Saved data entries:
........

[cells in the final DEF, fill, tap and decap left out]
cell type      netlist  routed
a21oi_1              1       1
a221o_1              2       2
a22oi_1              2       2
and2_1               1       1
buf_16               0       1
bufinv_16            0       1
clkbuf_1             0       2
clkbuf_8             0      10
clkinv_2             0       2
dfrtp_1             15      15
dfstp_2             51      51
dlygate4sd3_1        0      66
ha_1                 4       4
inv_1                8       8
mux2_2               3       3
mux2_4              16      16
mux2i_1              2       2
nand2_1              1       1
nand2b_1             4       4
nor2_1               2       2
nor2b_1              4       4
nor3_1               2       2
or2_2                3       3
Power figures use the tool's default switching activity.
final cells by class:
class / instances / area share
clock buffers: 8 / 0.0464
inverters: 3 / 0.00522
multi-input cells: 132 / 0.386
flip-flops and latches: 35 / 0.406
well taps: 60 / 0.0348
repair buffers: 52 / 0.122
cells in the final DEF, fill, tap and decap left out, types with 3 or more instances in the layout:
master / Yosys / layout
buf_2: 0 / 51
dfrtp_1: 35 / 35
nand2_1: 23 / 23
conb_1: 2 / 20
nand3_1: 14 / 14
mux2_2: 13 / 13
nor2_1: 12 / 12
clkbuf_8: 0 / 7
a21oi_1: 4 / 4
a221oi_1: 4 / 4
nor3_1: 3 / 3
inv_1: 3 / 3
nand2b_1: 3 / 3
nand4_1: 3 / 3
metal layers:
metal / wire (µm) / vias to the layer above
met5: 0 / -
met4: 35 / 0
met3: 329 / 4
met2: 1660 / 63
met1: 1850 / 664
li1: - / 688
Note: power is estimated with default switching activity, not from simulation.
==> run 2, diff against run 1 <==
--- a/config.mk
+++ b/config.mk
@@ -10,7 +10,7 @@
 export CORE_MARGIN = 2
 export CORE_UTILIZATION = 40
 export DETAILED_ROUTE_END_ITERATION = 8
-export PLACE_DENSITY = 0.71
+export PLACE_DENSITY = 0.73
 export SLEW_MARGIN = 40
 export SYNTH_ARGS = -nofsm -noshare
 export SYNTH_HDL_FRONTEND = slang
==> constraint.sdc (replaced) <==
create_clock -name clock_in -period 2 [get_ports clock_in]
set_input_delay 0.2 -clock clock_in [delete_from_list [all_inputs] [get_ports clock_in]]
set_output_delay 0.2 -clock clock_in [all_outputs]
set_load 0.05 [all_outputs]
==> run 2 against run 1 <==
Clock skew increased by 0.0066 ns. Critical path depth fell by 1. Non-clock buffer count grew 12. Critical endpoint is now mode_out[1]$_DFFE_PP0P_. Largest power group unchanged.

........

What to do
Write the entries out once more, exactly as they were given.

Worked solution
[cells in the final DEF, fill, tap and decap left out]
cell type      netlist  routed
a21oi_1              1       1
a221o_1              2       2
a22oi_1              2       2
and2_1               1       1
buf_16               0       1
bufinv_16            0       1
clkbuf_1             0       2
clkbuf_8             0      10
clkinv_2             0       2
dfrtp_1             15      15
dfstp_2             51      51
dlygate4sd3_1        0      66
ha_1                 4       4
inv_1                8       8
mux2_2               3       3
mux2_4              16      16
mux2i_1              2       2
nand2_1              1       1
nand2b_1             4       4
nor2_1               2       2
nor2b_1              4       4
nor3_1               2       2
or2_2                3       3
Power figures use the tool's default switching activity.
final cells by class:
class / instances / area share
clock buffers: 8 / 0.0464
inverters: 3 / 0.00522
multi-input cells: 132 / 0.386
flip-flops and latches: 35 / 0.406
well taps: 60 / 0.0348
repair buffers: 52 / 0.122
cells in the final DEF, fill, tap and decap left out, types with 3 or more instances in the layout:
master / Yosys / layout
buf_2: 0 / 51
dfrtp_1: 35 / 35
nand2_1: 23 / 23
conb_1: 2 / 20
nand3_1: 14 / 14
mux2_2: 13 / 13
nor2_1: 12 / 12
clkbuf_8: 0 / 7
a21oi_1: 4 / 4
a221oi_1: 4 / 4
nor3_1: 3 / 3
inv_1: 3 / 3
nand2b_1: 3 / 3
nand4_1: 3 / 3
metal layers:
metal / wire (µm) / vias to the layer above
met5: 0 / -
met4: 35 / 0
met3: 329 / 4
met2: 1660 / 63
met1: 1850 / 664
li1: - / 688
Note: power is estimated with default switching activity, not from simulation.
==> run 2, diff against run 1 <==
--- a/config.mk
+++ b/config.mk
@@ -10,7 +10,7 @@
 export CORE_MARGIN = 2
 export CORE_UTILIZATION = 40
 export DETAILED_ROUTE_END_ITERATION = 8
-export PLACE_DENSITY = 0.71
+export PLACE_DENSITY = 0.73
 export SLEW_MARGIN = 40
 export SYNTH_ARGS = -nofsm -noshare
 export SYNTH_HDL_FRONTEND = slang
==> constraint.sdc (replaced) <==
create_clock -name clock_in -period 2 [get_ports clock_in]
set_input_delay 0.2 -clock clock_in [delete_from_list [all_inputs] [get_ports clock_in]]
set_output_delay 0.2 -clock clock_in [all_outputs]
set_load 0.05 [all_outputs]
==> run 2 against run 1 <==
Clock skew increased by 0.0066 ns. Critical path depth fell by 1. Non-clock buffer count grew 12. Critical endpoint is now mode_out[1]$_DFFE_PP0P_. Largest power group unchanged.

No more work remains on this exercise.